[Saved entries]
:::::

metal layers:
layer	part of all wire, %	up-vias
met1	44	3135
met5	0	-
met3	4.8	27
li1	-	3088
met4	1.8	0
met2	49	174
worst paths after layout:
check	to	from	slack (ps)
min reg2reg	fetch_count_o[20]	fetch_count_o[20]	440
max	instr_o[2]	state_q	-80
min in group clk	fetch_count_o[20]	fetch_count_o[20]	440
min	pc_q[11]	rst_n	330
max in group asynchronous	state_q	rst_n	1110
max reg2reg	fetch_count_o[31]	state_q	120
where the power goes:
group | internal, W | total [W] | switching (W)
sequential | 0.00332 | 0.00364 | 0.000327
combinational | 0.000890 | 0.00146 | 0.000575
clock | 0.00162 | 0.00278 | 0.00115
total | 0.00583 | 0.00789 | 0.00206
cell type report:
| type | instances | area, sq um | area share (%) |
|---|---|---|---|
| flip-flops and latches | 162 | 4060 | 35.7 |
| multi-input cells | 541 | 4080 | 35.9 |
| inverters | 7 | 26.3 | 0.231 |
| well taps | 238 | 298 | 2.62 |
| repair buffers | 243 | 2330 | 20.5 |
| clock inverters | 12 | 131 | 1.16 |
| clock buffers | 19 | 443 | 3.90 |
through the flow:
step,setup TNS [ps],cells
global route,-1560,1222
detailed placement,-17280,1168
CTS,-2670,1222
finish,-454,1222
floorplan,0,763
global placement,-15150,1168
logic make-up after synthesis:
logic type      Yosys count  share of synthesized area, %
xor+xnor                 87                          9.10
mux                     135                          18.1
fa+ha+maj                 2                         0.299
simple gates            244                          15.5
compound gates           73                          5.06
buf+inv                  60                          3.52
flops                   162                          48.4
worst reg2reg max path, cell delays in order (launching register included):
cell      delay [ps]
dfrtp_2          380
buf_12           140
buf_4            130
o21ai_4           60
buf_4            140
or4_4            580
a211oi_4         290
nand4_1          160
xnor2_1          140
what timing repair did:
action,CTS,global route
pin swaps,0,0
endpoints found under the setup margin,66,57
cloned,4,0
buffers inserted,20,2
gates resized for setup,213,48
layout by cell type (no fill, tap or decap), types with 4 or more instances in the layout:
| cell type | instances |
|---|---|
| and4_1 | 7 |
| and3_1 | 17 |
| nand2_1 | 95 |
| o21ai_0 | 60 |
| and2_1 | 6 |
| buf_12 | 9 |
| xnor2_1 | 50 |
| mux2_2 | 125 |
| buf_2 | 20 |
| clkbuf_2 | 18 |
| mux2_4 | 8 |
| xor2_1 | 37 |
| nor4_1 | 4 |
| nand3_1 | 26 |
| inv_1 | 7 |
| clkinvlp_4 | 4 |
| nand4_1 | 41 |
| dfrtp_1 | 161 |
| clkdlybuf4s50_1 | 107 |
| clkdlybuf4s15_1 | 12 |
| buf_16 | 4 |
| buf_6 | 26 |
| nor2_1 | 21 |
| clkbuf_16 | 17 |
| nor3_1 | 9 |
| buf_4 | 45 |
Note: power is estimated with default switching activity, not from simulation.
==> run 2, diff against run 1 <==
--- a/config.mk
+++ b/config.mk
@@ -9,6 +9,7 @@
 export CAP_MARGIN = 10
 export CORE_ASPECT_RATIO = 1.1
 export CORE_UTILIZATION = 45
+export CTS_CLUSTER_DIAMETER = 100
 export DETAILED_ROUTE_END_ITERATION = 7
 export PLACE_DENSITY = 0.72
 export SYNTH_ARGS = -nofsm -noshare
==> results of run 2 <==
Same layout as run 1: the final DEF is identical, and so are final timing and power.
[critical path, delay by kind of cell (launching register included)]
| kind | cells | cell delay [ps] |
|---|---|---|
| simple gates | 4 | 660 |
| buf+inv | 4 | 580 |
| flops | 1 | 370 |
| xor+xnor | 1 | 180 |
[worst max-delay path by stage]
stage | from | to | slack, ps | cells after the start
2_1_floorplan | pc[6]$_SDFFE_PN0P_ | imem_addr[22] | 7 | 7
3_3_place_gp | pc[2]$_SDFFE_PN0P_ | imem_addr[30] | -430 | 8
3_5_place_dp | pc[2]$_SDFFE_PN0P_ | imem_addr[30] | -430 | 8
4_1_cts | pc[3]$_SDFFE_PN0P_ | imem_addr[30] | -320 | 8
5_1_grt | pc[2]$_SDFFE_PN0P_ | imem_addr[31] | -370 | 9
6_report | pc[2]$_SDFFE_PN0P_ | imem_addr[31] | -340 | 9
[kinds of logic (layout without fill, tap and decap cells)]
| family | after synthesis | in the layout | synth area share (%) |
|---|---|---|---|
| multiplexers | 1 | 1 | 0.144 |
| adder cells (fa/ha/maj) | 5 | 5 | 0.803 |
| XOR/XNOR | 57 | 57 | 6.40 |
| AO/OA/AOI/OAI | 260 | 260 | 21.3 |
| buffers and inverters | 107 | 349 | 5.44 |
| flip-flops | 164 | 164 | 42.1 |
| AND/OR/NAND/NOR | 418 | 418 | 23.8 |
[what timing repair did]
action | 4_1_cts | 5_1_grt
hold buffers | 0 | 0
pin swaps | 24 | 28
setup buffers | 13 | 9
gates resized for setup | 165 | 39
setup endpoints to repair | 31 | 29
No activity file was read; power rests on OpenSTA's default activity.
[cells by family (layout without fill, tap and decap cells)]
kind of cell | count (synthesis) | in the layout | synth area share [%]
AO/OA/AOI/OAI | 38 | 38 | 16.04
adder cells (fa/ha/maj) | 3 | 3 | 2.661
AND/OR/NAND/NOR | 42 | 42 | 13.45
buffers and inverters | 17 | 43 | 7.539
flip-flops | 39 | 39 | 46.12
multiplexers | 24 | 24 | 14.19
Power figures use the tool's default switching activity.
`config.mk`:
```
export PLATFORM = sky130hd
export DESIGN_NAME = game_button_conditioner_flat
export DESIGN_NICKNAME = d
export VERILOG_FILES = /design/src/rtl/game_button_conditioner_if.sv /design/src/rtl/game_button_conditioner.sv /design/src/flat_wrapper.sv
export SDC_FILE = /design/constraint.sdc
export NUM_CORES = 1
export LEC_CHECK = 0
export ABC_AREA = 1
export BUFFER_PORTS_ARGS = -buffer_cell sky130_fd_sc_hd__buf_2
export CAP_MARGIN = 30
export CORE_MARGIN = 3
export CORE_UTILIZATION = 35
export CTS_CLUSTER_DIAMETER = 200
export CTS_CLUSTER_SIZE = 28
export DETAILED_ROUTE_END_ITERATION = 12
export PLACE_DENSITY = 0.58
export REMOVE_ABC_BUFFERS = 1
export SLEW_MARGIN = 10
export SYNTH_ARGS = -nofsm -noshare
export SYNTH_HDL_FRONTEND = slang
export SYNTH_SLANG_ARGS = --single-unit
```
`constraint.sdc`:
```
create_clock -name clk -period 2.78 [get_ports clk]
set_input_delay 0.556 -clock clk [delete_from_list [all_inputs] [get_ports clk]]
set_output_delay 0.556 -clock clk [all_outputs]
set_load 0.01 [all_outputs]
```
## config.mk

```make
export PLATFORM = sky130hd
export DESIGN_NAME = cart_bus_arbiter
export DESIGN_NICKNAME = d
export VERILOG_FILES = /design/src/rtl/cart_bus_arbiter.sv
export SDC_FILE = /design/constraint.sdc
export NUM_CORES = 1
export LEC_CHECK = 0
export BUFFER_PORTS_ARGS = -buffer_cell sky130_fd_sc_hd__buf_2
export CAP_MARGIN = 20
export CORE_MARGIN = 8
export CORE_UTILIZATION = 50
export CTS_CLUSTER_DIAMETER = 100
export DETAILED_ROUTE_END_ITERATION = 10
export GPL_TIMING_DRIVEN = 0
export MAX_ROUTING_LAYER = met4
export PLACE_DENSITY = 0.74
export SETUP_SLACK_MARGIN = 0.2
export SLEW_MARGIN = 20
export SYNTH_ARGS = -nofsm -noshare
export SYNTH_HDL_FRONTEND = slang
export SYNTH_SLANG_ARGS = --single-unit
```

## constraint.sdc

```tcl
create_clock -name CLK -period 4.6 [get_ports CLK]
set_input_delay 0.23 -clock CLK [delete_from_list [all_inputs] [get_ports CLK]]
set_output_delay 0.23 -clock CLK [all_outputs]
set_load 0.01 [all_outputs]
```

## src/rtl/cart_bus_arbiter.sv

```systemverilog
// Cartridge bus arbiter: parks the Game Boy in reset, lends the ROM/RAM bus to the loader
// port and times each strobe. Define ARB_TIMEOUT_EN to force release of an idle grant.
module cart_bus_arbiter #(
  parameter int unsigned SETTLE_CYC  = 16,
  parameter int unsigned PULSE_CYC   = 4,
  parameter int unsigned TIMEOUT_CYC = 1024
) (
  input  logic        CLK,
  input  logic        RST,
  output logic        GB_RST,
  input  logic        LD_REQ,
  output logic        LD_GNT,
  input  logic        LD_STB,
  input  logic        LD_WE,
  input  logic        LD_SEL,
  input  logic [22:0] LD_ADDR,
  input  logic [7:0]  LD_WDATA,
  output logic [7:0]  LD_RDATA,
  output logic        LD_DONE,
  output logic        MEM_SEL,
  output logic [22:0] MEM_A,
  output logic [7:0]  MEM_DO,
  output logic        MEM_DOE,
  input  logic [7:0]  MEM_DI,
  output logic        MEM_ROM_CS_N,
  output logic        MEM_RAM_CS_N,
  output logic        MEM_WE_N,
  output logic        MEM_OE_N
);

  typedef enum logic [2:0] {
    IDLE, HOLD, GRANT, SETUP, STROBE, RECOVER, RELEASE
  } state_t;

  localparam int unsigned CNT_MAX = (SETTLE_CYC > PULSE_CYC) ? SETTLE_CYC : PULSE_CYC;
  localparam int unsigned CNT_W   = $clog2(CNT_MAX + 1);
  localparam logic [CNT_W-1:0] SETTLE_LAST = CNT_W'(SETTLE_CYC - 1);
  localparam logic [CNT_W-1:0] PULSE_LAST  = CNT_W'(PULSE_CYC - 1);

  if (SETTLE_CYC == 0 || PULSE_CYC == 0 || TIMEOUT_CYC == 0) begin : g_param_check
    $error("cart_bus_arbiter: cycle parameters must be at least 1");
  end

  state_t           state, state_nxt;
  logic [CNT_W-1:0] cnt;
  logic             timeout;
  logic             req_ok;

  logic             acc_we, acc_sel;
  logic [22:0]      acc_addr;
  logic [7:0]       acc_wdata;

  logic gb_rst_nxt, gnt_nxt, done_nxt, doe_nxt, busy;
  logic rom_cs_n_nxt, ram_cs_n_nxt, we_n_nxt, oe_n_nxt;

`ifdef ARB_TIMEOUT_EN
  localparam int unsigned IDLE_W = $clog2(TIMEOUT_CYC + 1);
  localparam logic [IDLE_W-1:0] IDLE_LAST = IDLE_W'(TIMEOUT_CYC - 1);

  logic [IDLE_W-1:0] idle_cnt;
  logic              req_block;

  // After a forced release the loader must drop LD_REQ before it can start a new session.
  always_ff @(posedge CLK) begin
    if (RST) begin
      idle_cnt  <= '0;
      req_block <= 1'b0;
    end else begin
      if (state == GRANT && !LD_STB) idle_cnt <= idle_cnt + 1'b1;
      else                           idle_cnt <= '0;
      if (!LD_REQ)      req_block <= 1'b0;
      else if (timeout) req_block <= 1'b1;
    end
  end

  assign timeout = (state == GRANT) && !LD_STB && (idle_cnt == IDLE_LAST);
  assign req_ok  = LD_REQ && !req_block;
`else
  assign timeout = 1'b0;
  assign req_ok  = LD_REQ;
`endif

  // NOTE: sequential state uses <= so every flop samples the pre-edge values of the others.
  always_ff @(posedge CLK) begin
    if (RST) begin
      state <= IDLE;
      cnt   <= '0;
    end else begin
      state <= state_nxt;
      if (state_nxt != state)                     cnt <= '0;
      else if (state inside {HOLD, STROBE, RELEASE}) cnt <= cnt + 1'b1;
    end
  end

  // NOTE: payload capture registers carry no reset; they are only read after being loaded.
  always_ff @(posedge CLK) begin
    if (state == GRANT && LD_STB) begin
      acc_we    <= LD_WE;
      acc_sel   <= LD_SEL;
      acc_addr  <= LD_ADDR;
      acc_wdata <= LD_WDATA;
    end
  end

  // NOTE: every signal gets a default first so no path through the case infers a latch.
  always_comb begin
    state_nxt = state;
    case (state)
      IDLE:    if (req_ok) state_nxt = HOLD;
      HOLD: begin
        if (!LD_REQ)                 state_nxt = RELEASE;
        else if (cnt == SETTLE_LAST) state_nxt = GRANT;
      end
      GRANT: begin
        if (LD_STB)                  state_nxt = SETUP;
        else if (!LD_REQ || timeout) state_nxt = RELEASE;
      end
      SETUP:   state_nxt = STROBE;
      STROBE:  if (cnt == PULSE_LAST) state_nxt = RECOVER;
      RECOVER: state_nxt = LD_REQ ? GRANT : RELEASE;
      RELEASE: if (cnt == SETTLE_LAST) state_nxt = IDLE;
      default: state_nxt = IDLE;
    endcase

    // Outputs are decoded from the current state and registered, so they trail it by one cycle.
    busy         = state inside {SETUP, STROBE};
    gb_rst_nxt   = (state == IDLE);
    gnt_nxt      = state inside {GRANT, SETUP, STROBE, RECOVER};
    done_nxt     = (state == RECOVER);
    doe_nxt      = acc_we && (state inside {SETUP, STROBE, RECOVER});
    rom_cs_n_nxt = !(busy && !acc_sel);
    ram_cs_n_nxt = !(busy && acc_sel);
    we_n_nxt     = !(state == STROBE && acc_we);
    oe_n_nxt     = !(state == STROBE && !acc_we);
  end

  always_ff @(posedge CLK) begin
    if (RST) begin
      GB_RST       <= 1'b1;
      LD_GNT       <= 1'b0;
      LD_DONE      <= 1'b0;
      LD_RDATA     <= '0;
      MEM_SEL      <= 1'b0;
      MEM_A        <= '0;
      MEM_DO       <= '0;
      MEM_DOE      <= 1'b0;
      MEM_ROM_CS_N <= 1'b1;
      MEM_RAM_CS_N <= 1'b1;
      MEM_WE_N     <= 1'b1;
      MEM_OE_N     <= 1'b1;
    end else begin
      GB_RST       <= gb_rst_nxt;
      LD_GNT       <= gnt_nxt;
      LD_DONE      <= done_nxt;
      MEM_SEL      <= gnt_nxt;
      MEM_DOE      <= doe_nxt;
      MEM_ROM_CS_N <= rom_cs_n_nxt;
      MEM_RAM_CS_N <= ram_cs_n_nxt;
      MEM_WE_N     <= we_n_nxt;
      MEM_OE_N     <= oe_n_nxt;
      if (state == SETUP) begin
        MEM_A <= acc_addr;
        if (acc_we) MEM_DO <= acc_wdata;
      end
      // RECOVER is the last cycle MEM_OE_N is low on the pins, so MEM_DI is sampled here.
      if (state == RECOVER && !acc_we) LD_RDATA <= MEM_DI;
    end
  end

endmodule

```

:::::

*WORK ORDER:*
Search the data above for the string "included" and return every line that has it.

*SOLUTION BELOW:*
worst reg2reg max path, cell delays in order (launching register included):
[critical path, delay by kind of cell (launching register included)]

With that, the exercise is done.